__WORK TO COMPLETE__. Compute how many lines in the data below hold the word "Congestion", then report that number with nothing else.

__MATERIALS PROVIDED__.
● ● ● ● ●

### config.mk
export PLATFORM = sky130hd
export DESIGN_NAME = iuh_div
export DESIGN_NICKNAME = d
export VERILOG_FILES = /design/src/rtl/core/iuh_pkg.sv /design/src/rtl/core/iuh_div.sv
export SDC_FILE = /design/constraint.sdc
export NUM_CORES = 1
export LEC_CHECK = 0
export ABC_AREA = 1
export BUFFER_PORTS_ARGS = -buffer_cell sky130_fd_sc_hd__buf_2
export CAP_MARGIN = 30
export CORE_MARGIN = 2
export CORE_UTILIZATION = 50
export DETAILED_ROUTE_END_ITERATION = 12
export GPL_TIMING_DRIVEN = 1
export PLACE_DENSITY = 0.83
export SLEW_MARGIN = 20
export SYNTH_ARGS = -nofsm -noshare
export SYNTH_HDL_FRONTEND = slang
export SYNTH_SLANG_ARGS = --single-unit
### constraint.sdc
create_clock -name clk -period 2.3 [get_ports clk]
set_input_delay 0.115 -clock clk [delete_from_list [all_inputs] [get_ports clk]]
set_output_delay 0.115 -clock clk [all_outputs]
set_load 0.03 [all_outputs]
### src/rtl/core/iuh_pkg.sv
// ----------------------------------------------------------------------------
// iuh_pkg
// Shared types and constants for the interflow unit-hydrograph routing block.
// ----------------------------------------------------------------------------
package iuh_pkg;

  // Field widths of the item and result channels.
  localparam int OP_W     = 2;
  localparam int CELL_W   = 12;
  localparam int LAGF_W   = 4;
  localparam int WEIGHT_W = 16;
  localparam int SUBF_W   = 4;
  localparam int RUNOFF_W = 20;
  localparam int AREA_W   = 24;
  localparam int KIND_W   = 1;
  localparam int BIDX_W   = 4;
  localparam int FLOW_W   = 48;

  // Operation codes.
  localparam logic [OP_W-1:0] OP_LOAD = 2'd0;
  localparam logic [OP_W-1:0] OP_CELL = 2'd1;
  localparam logic [OP_W-1:0] OP_END  = 2'd2;

  // Result kinds.
  localparam logic [KIND_W-1:0] KIND_FLOW = 1'b0;
  localparam logic [KIND_W-1:0] KIND_ERR  = 1'b1;

  // Configuration registers.
  localparam int TS_W  = 17;
  localparam int NSB_W = 4;
  localparam logic        REG_TIME_STEP = 1'b0;
  localparam logic        REG_SUBBASINS = 1'b1;
  localparam logic [TS_W-1:0]  TS_RESET  = 17'd3600;
  localparam logic [NSB_W-1:0] NSB_RESET = 4'd1;

  // Arithmetic widths: runoff times area, times weight, over 1e6 times step.
  localparam int RA_W   = RUNOFF_W + AREA_W;   // 44
  localparam int PROD_W = RA_W + WEIGHT_W;     // 60
  localparam int DEN_W  = 37;
  localparam int QUO_W  = 41;                  // divisor is at least 1e6
  localparam logic [19:0] UM_PER_M = 20'd1000000;
  localparam logic [FLOW_W-1:0] FLOW_MAX = {FLOW_W{1'b1}};

  // Divider handshake.
  typedef struct packed {
    logic start;
  } div_ctl_t;

  typedef struct packed {
    logic busy;
    logic done;
  } div_stat_t;

  // Saturating addition of a flow value.
  function automatic logic [FLOW_W-1:0] sat_add(input logic [FLOW_W-1:0] a,
                                                 input logic [FLOW_W-1:0] b);
    logic [FLOW_W:0] s;
    s = {1'b0, a} + {1'b0, b};
    return s[FLOW_W] ? FLOW_MAX : s[FLOW_W-1:0];
  endfunction

endpackage

### src/rtl/core/iuh_div.sv
// ----------------------------------------------------------------------------
// iuh_div
// Restoring divider, one quotient bit per cycle. The quotient is known to fit
// QUO_W bits because the divisor is never below one million.
// ----------------------------------------------------------------------------
module iuh_div (
  input  logic                         clk,
  input  logic                         rst,
  input  iuh_pkg::div_ctl_t            ctl,
  input  logic [iuh_pkg::PROD_W-1:0]   dividend,
  input  logic [iuh_pkg::DEN_W-1:0]    divisor,
  output iuh_pkg::div_stat_t           stat,
  output logic [iuh_pkg::QUO_W-1:0]    quotient
);

  localparam int CNT_W = $clog2(iuh_pkg::QUO_W + 1);
  localparam int HI_W  = iuh_pkg::PROD_W - iuh_pkg::QUO_W;

  logic                        busy;
  logic                        done;
  logic [CNT_W-1:0]            cnt;
  logic [iuh_pkg::DEN_W-1:0]   rem;
  logic [iuh_pkg::DEN_W-1:0]   den;
  logic [iuh_pkg::QUO_W-1:0]   dvd;
  logic [iuh_pkg::DEN_W:0]     trial;
  logic [iuh_pkg::DEN_W:0]     diff;
  logic                        qbit;

  // One trial subtraction per cycle.
  always_comb begin
    trial = {rem, dvd[iuh_pkg::QUO_W-1]};
    diff  = trial - {1'b0, den};
    qbit  = (trial >= {1'b0, den});
  end

  // Control.
  always_ff @(posedge clk) begin
    if (rst) begin
      busy <= 1'b0;
      done <= 1'b0;
      cnt  <= '0;
    end else begin
      done <= 1'b0;
      if (ctl.start && !busy) begin
        busy <= 1'b1;
        cnt  <= CNT_W'(iuh_pkg::QUO_W);
      end else if (busy) begin
        cnt <= cnt - CNT_W'(1);
        if (cnt == CNT_W'(1)) begin
          busy <= 1'b0;
          done <= 1'b1;
        end
      end
    end
  end

  // Datapath: the upper dividend bits start as the remainder.
  always_ff @(posedge clk) begin
    if (ctl.start && !busy) begin
      rem <= iuh_pkg::DEN_W'(dividend[iuh_pkg::PROD_W-1 -: HI_W]);
      dvd <= dividend[iuh_pkg::QUO_W-1:0];
      den <= divisor;
    end else if (busy) begin
      rem <= qbit ? diff[iuh_pkg::DEN_W-1:0] : trial[iuh_pkg::DEN_W-1:0];
      dvd <= {dvd[iuh_pkg::QUO_W-2:0], qbit};
    end
  end

  assign stat.busy = busy;
  assign stat.done = done;
  assign quotient  = dvd;

endmodule
Word-level counts from Yosys, hierarchy flattened
Index checks and enable logic that the tools add are counted. W data, S select, Z words.

Input bits: 100. Memories kept: 0. Logic and storage cells: 29. Memory bits (writable): 0. Latch bits: 0. Bits in registers: 123. ROM bits: 0.

Bitwise logic cells: 1. Add/sub/neg operators: 2. Eq/ne operators: 1. Multipliers: 0. Div/mod/pow operators: 0. Shift operators: 0. Multiplexer cells: 11. Reduce and logical (&&, ||, !) cells: 5. Order comparisons: 1.

Operators by type and width (count): $mux W41 (2); $ge A38 B37 Y1 (1); $mux W19 (2); $mux W37 (1); $sub A37 B37 Y37 (1); $mux W6 (2); $eq A6 B1 Y1 const B (1); $sub A6 B1 Y6 const B (1); $mux W1 (4); $reduce_or A3 Y1 (1); $reduce_bool A2 Y1 (1); $reduce_or A2 Y1 (1); $logic_and A1 B1 Y1 (1); $logic_not A1 Y1 (1); $not A1 Y1 (1).

Logic depth before layout (Yosys ltp)
Gate-level depths: netlist (run 1).

Depth in word-level cells: 4. Mapped depth: 18. Mapped depth without buffers: 18.

Worst setup path before layout (run 1)
No wires, ideal clock.

Kind: register -> register. Start point: reg dvd (netlist bit quotient[40]). End point: reg rem[10] in the netlist's numbering (data pin). Cell stages (with the launch flop): 17. Clock period less this slack: 2.561 ns. Setup time: 0.253 ns. Required time: 2.047 ns. Arrival time: 2.308 ns. Setup slack: -0.261 ns. Buffers on the path: 1. Path through: edfxtp_1 inv_1 ha_1 fa_1 nor2_2 nand2_1 nand3_2 nand2_1 nand2_2 nand2_2 nand2_2 nand2_4 nand2_4 buf_2 nand2_1 nand3_1 nand2_1.

Longest elaborated chain between the ends: 4. Elaborated cells on any way between the ends: 5. Those cells by class: add/sub: 1; order compare: 1; mux: 3.

RTL lines: from (decl) (RTL line iuh_div.sv:24) `logic [iuh_pkg::QUO_W-1:0] dvd;`; from (signal assigned) (RTL line iuh_div.sv:61) `dvd <= dividend[iuh_pkg::QUO_W-1:0];`; from (signal assigned) (RTL line iuh_div.sv:65) `dvd <= {dvd[iuh_pkg::QUO_W-2:0], qbit};`; $sub A37 B37 Y37 or $ge A38 B37 Y1 (tied branches) (RTL line iuh_div.sv:32, iuh_div.sv:33); $mux W37 (*) (RTL line iuh_div.sv:64) `rem <= qbit ? diff[iuh_pkg::DEN_W-1:0] : trial[iuh_pkg::DEN_W-1:0];`; $mux W19 (*) (RTL line iuh_div.sv:63) `end else if (busy) begin`; $mux W19 (*) (RTL line iuh_div.sv:59) `if (ctl.start && !busy) begin`; to (signal assigned) (RTL line iuh_div.sv:60) `rem <= iuh_pkg::DEN_W'(dividend[iuh_pkg::PROD_W-1 -: HI_W]);`; to (signal assigned) (RTL line iuh_div.sv:64); to (decl) (RTL line iuh_div.sv:22) `logic [iuh_pkg::DEN_W-1:0] rem;`.

Mark *: on every way between the ends. The rest lies on a longest branch, timed or not. The select of a mux whose other input is x is not followed. A chain may end at the register's enable or synchronous reset.

Worst setup path in the final report (run 1)
Start point: reg den[0] in the netlist's numbering. End point: reg rem[17] in the netlist's numbering (data pin).

Longest elaborated chain between the ends: 4. Elaborated cells on any way between the ends: 5. Those cells by class: add/sub: 1; order compare: 1; mux: 3.

RTL lines: from (decl) (RTL line iuh_div.sv:23) `logic [iuh_pkg::DEN_W-1:0] den;`; from (signal assigned) (RTL line iuh_div.sv:62) `den <= divisor;`; $sub A37 B37 Y37 or $ge A38 B37 Y1 (tied branches) (RTL line iuh_div.sv:32, iuh_div.sv:33); $mux W37 (*) (RTL line iuh_div.sv:64); $mux W19 (*) (RTL line iuh_div.sv:63); $mux W19 (*) (RTL line iuh_div.sv:59).

Marks and branches as above.

==> metrics.md, run 1 <==
| Metric | Value |
|---|---|
| Outcome | complete, but fails checks |
| Violated checks | setup timing |
| CTS tree | yes |
| EDFF count, synth | 97 |
| Worst min-delay path category | in -> reg |
| Mean Syn Cell Area | 7.21 um^2 |
| Top post-synthesis cells by area | edfxtp_1 35%, nand2_1 22%, inv_1 8.6% |
| Routed Antenna Nets | 0 |
| Post-DP HPWL | 17.1 mm |
| Vias in the first global route | 8312 |
| Net count after synthesis | 1298 |
| Period utilisation layout | 102% |
| PD cells | 1030 nW/um^2 |
| Fillers | roughly 1.2k |
| Vias | 8519 |
| RSZ-0062 raised after global routing | true |
| Vias/cell | 5.08 |
| Synth cell types | 39 |
| Area leader, netlist | edfxtp_1 |
| Synth top cells by count | 499 x nand2_1, 191 x inv_1, 97 x edfxtp_1 |
| Largest stage delay, worst path | just over 400 ps |
| Min Hold Slack | between 30 and 40 ps |
| Fin worst setup slack | -49.9 ps |
| Met2 WL | 12.8 mm |
| Final hold viol count | 0 |
| Sequential standard cell area | 3430 um^2 |
| Setup violators final | 20 |
| Most used cell, CP | nand2_2 |
| Reg clk slew, reported paths | 70 ps |
| Die Area | 17800 um^2 |
| Async S/R FF share, synth | 0% |
| Synth Flop Type | edfxtp_1 |
| VDD IR-drop max | 0.701 mV |
| Setup WS pre-CTS | -10.9 ps |
| Initial Util | about 51% |
| Max_cap viols | 0 |
| Layout cell share with drive strength beyond 1 | approximately a quarter |
| Clock latency on the worst-skew pair | roughly 440 ps |
| CP Data Arrival Time | 2550 ps |
| Slew margin rel. | 56.4% |
| Final WL | 26.3 mm |
| Worst Max-Slew Pin Slew | 649 ps |
| Cell Area, Synth | 8350 um^2 |
| Leakage | between 6 and 7 nW |
| Sink Count | 123 |
| CP Max Fanout | 5 |
| Largest net degree at the start of global routing | 42 |
| Fmax | 426 MHz |
| Multi-input logic area | 4440 um^2 |
| Kind of cell adding the most delay to the critical path | simple AND/OR/NAND/NOR gates |
| DRC | 0 |
| CP required | 2500 ps |
| Register bit total from synthesis | 123 |
| # rows | 47 |
| Die Y-Extent | 133 um |
| Sequential area share after synthesis | approximately two fifths |
| Skew final | 17.7 ps |
| Area share of the largest cell type after synthesis | 34.9% |
| Total power | 12.0 mW |
| Drt first pass iters | 5 |
| Length of routed met3 wiring | 1.93 mm |
| Starting DRT DRC Count | ~700 |
| Wire per inst | 15.7 um |
| Crit path launch type | flop |
| Nets@finish | 1585 |
| H-tree depth | 4 |
| First-pass GRT wire length | 41.4 mm |
| Critical-path cell list | ha_4, fa_2, nor2_4, nand2_1, nand3_2, nand2_2, nand2_2, nand2_2, nand2_4, nand2_8, nand2_8, clkbuf_16, nand2_4, nand3_2, nand2_1 |
| Count leader, synth | nand2_1 |
| Slowest CP cell | edfxtp_1 |
| Routability Congestion | ~1 |
| Tmin final | 2350 ps |
| Core ar. | 16500 um^2 |
| Placed cells | 1539 |
| Area growth syn-to-layout | 39.9% |
| Port Buf Inserts | about 140 |
| DR top layer | met4 |
| CTS Buffer Depth | 2 |
| Cell count after synthesis | 1158 |
| Setup CP Type | reg -> reg |
| Grt ovf | 0 |
| Critical Path End Type | flop |
| Initial antenna violation count | 1 |
| Num CTS Buffers | 17 |
| Worst Path Buf+Inv | 1 |
| Root Buffer | clkbuf_16 |
| Post-route insts no fill | 1678 |
| All-Layer GR Usage | 29.7% |
| Width of the die | 133 um |
| Fin. max-slew vios | 0 |
| Met1 WL | ~11 mm |
| Ports | 143 |
| YS warnings | 0 |
==> per-stage QoR <==
step,setup TNS (ps),instance area (um^2),utilization [%]
finish,-526,11700,71.0
CTS,0,11300,68.6
floorplan,-1280,8380,-
global placement,0,9590,58.2
detailed placement,-22.1,9590,58.2
global route,-3900,11700,70.9
==> path summary, 6_finish.rpt <==
kind / startpoint / to / slack (ps) / cells after the start
setup / recovery: den[0]$_DFFE_PP_ / rem[17]$_DFFE_PP_ / -50 / 15
hold / removal: dividend[0] / quotient[0]$_DFFE_PP_ / 30 / 3
setup reg to reg: den[0]$_DFFE_PP_ / rem[17]$_DFFE_PP_ / -50 / 15
hold reg to reg: rem[30]$_SDFFE_PP0P_ / rem[30]$_SDFFE_PP0P_ / 480 / 2
==> cells in the final DEF (no fill, tap or decap), types with 4 or more instances in the layout <==
| cell type | netlist | layout |
|---|---|---|
| inv_2 | 4 | 7 |
| inv_1 | 191 | 188 |
| ha_1 | 39 | 22 |
| nor2_1 | 49 | 45 |
| nor2_2 | 6 | 9 |
| nand4_1 | 7 | 7 |
| nand2_1 | 499 | 472 |
| nand2_2 | 11 | 35 |
| nand3b_1 | 13 | 13 |
| o21ai_0 | 9 | 8 |
| buf_12 | 0 | 4 |
| buf_2 | 5 | 142 |
| a21oi_1 | 25 | 21 |
| nor4_1 | 4 | 4 |
| nand3_2 | 4 | 20 |
| xnor2_1 | 17 | 15 |
| edfxtp_1 | 97 | 97 |
| dlygate4sd3_1 | 0 | 96 |
| clkbuf_16 | 0 | 19 |
| clkinv_4 | 0 | 4 |
| nor3_1 | 14 | 14 |
| ha_4 | 0 | 17 |
| a21oi_2 | 1 | 5 |
| dfxtp_1 | 26 | 26 |
| inv_6 | 0 | 4 |
| nand3b_2 | 16 | 16 |
| nand3_1 | 74 | 58 |
| buf_4 | 5 | 50 |
==> tightest hold or removal path, stage by stage <==
cell and delay [ps]:
buf_2 80, nor2_1 40, a31oi_1 120
==> state kept, by name (all words and copies together), names as in the netlist <==
register and cells:
quotient 41, busy 1, den 37, rem 37
cnt 6, done 1
==> metal layers <==
layer	track usage, %	up-vias
met1	36.3	3871
met2	51.2	387
met3	7.50	60
li1	-	4201
met5	0	-
met4	10.2	0
==> what timing repair did <==
action	in CTS	in global routing
cloned	1	2
hold buffers	96	0
resized for setup	15	66
endpoints found under the hold margin	98	0
pin swaps	2	22
endpoints found under the setup margin	14	38
buffers inserted	2	6
==> cell families after synthesis <==
group	Yosys count	share of synthesized area (%)
AO/OA/AOI/OAI	45	3.00
XOR/XNOR	18	1.89
adder cells (fa/ha/maj)	40	6.08
buffers and inverters	225	11.0
flip-flops	123	41.1
AND/OR/NAND/NOR	707	36.9
==> report_power, final <==
part | internal, mW | switching (mW)
Sequential | 2.92 | 0.342
Combinational | 2.55 | 3.59
Clock | 1.50 | 1.12
Total | 6.98 | 5.05
==> final cells by class <==
cell class / count / share of cell area (%)
multi-input combinational: 810 / 38.0
timing repair buffer: 297 / 19.1
antenna: 1 / 0.0214
clock buffer: 17 / 3.64
sequential: 123 / 29.4
tap: 220 / 2.36
inverter: 196 / 6.31
clock inverter: 14 / 1.19
(Power assumes the default switching activity.)
==> run 2, diff against run 1 <==
Settings changed: PLACE_DENSITY 0.83 to 0.84.
==> metrics.md, run 2 (synthesis gave the netlist of run 1 again) <==
| Metric | Value |
|---|---|
| H-tree depth | 4 |
| Sink Count | 123 |
| Comb power frac | 49.9% |
| Num CTS Buffers | 17 |
| Max_cap viols | 0 |
| Root Buffer | clkbuf_16 |
| Setup violators final | 20 |
| CTS tree | yes |
| Fin. max-slew vios | 0 |
| Most common cell after layout, fill and taps aside | nand2_1 |
| Switch share | 42.3% |
| Internal | 6.90 mW |
| CP Max Fanout | 11 |
| Wire per inst | 15.9 um |
| Worst Max-Slew Pin Slew | 698 ps |
| Nets@finish | 1572 |
| Critical-path cell list | ha_4, fa_2, nor2_4, nand2_2, nand3_2, nand2_2, nand2_2, nand2_2, nand2_2, nand2_4, nand2_8, buf_16, nand2_1, nand3_1, nand2_1 |
| DR top layer | met4 |
| Most used cell, CP | nand2_2 |
| CTS Buffer Depth | 2 |
| CP Data Arrival Time | 2550 ps |
| Met1 WL | 11.0 mm |
| Final WL | between 20 and 30 mm |
| Ant. Diodes | 0 |
| Initial Util | 50.7% |
| Die Y-Extent | 133 um |
| Post-DP HPWL | 16.7 mm |
| Slowest CP cell | fa_2 |
| TNS Setup | -614 ps |
| Vias/cell | 5.14 |
| Fin worst setup slack | -70.7 ps |
| Drt first pass iters | 5 |
| PD cells | 1040 nW/um^2 |
| # rows | between 40 and 50 |
| Routability Congestion | approximately 0.96 |
| Grt ovf | 0 |
| Final hold viol count | 0 |
| Starting DRT DRC Count | 699 |
| Leakage | 6.00 nW |
| Clock latency on the worst-skew pair | between 400 and 500 ps |
| Core ar. | 16500 um^2 |
| Die Area | 17800 um^2 |
| Ports | between 100 and 150 |
| Worst min-delay path category | in -> reg |
| RSZ-0062 raised after global routing | true |
| Outcome | complete, but fails checks |
| Port Buf Inserts | 142 |
| VDD IR-drop max | 0.684 mV |
| Placed cells | 1530 |
| Vias in the first global route | between 8k and 9k |
| Skew final | 14.5 ps |
| Met2 WL | roughly 13 mm |
| Final Util | between 60% and 70% |
| Post-route insts no fill | between 1.5k and 2k |
| DRC | 0 |
| Largest net degree at the start of global routing | between 60 and 70 |
| Tmin final | 2370 ps |
| Layout cell share with drive strength beyond 1 | 22.6% |
| Violated checks | setup timing |
| Area growth syn-to-layout | 38.0% |
| Vias | 8560 |
| Sequential power share | 27.1% |
| Max reg flops | just over 40 |
| Width of the die | 133 um |
| Length of routed met3 wiring | 1.77 mm |
| Most frequent cells in the layout | 480 x nand2_1, 189 x inv_1, 142 x buf_2, 97 x edfxtp_1, 95 x dlygate4sd3_1 |
| Crit path launch type | flop |
| All-Layer GR Usage | 29.4% |
| Initial antenna violation count | 0 |
| Routed Antenna Nets | 0 |
| First-pass GRT wire length | 41.4 mm |
| CP required | approximately 2500 ps |
| Fmax | 422 MHz |
| Period utilisation layout | 103% |
| Setup CP Type | reg -> reg |
| Clock power frac | a little under a quarter |
| Slew margin rel. | 53.5% |
| Sw power | ~5 mW |
| Largest stage delay, worst path | between 400 and 500 ps |
| Critical Path End Type | flop |
| Reg clk slew, reported paths | 70 ps |
## run 2: what timing repair did
action	4_1_cts	5_1_grt
hold endpoints to repair	97	0
resized for setup	3	61
pin swaps	3	14
buffers inserted	1	5
setup endpoints to repair	20	38
cloned	1	1
hold buffers	95	0
## run 2: metrics by stage
step                area [um^2]  hold WS [ps]  setup slack (ps)  power [mW]
finish                    11500          4.31             -70.7        11.9
global route              11500          26.5              -192        12.7
CTS                       11100         0.861             -54.9        11.2
detailed placement         9530           293             -64.0        8.24
global placement           9530           292              2.12        8.16
floorplan                  8380           184             -73.9        6.81
## run 2: final timing paths
kind,cells past startpoint,end,from,slack [ps]
worst max register to register,15,rem[13]$_DFFE_PP_,den[0]$_DFFE_PP_,-70
worst min-delay path,3,rem[16]$_DFFE_PP_,dividend[57],4
worst max-delay path,15,rem[13]$_DFFE_PP_,den[0]$_DFFE_PP_,-70
worst min register to register,2,rem[29]$_SDFFE_PP0P_,rem[29]$_SDFFE_PP0P_,470
## run 2: per-layer routing
layer	GRT usage, %	vias to the layer above
li1	-	4170
met3	5.90	61
met5	0	-
met2	50.9	357
met1	36.3	3972
met4	11.0	0
## run 2: cell type report
cell class                 instances  area [um^2]
multi-input combinational        810         4360
timing repair buffer             284         2130
clock buffer                      17          425
fill                            1271         4940
tap                              220          275
clock inverter                    15          170
inverter                         196          737
sequential                       123         3430
## run 2: worst max-delay path: cells and delay by family (launching register included)
family / cells / cell delay, ps
simple gates: 12 / 970
flops: 1 / 410
buf+inv: 1 / 150
fa+ha+maj: 2 / 620
## run 2: power by group through the flow
| stage | sequential [mW] | combinational (mW) | clock, mW |
|---|---|---|---|
| 2_1_floorplan | 3.35 | 3.46 | 0 |
| 3_3_place_gp | 3.18 | 4.99 | 0 |
| 3_5_place_dp | 3.19 | 5.06 | 0 |
| 4_1_cts | 3.16 | 5.30 | 2.76 |
| 5_1_grt | 3.28 | 6.54 | 2.85 |
| 6_report | 3.24 | 5.96 | 2.75 |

● ● ● ● ●

__RESPONSE TO THE TASK__. 2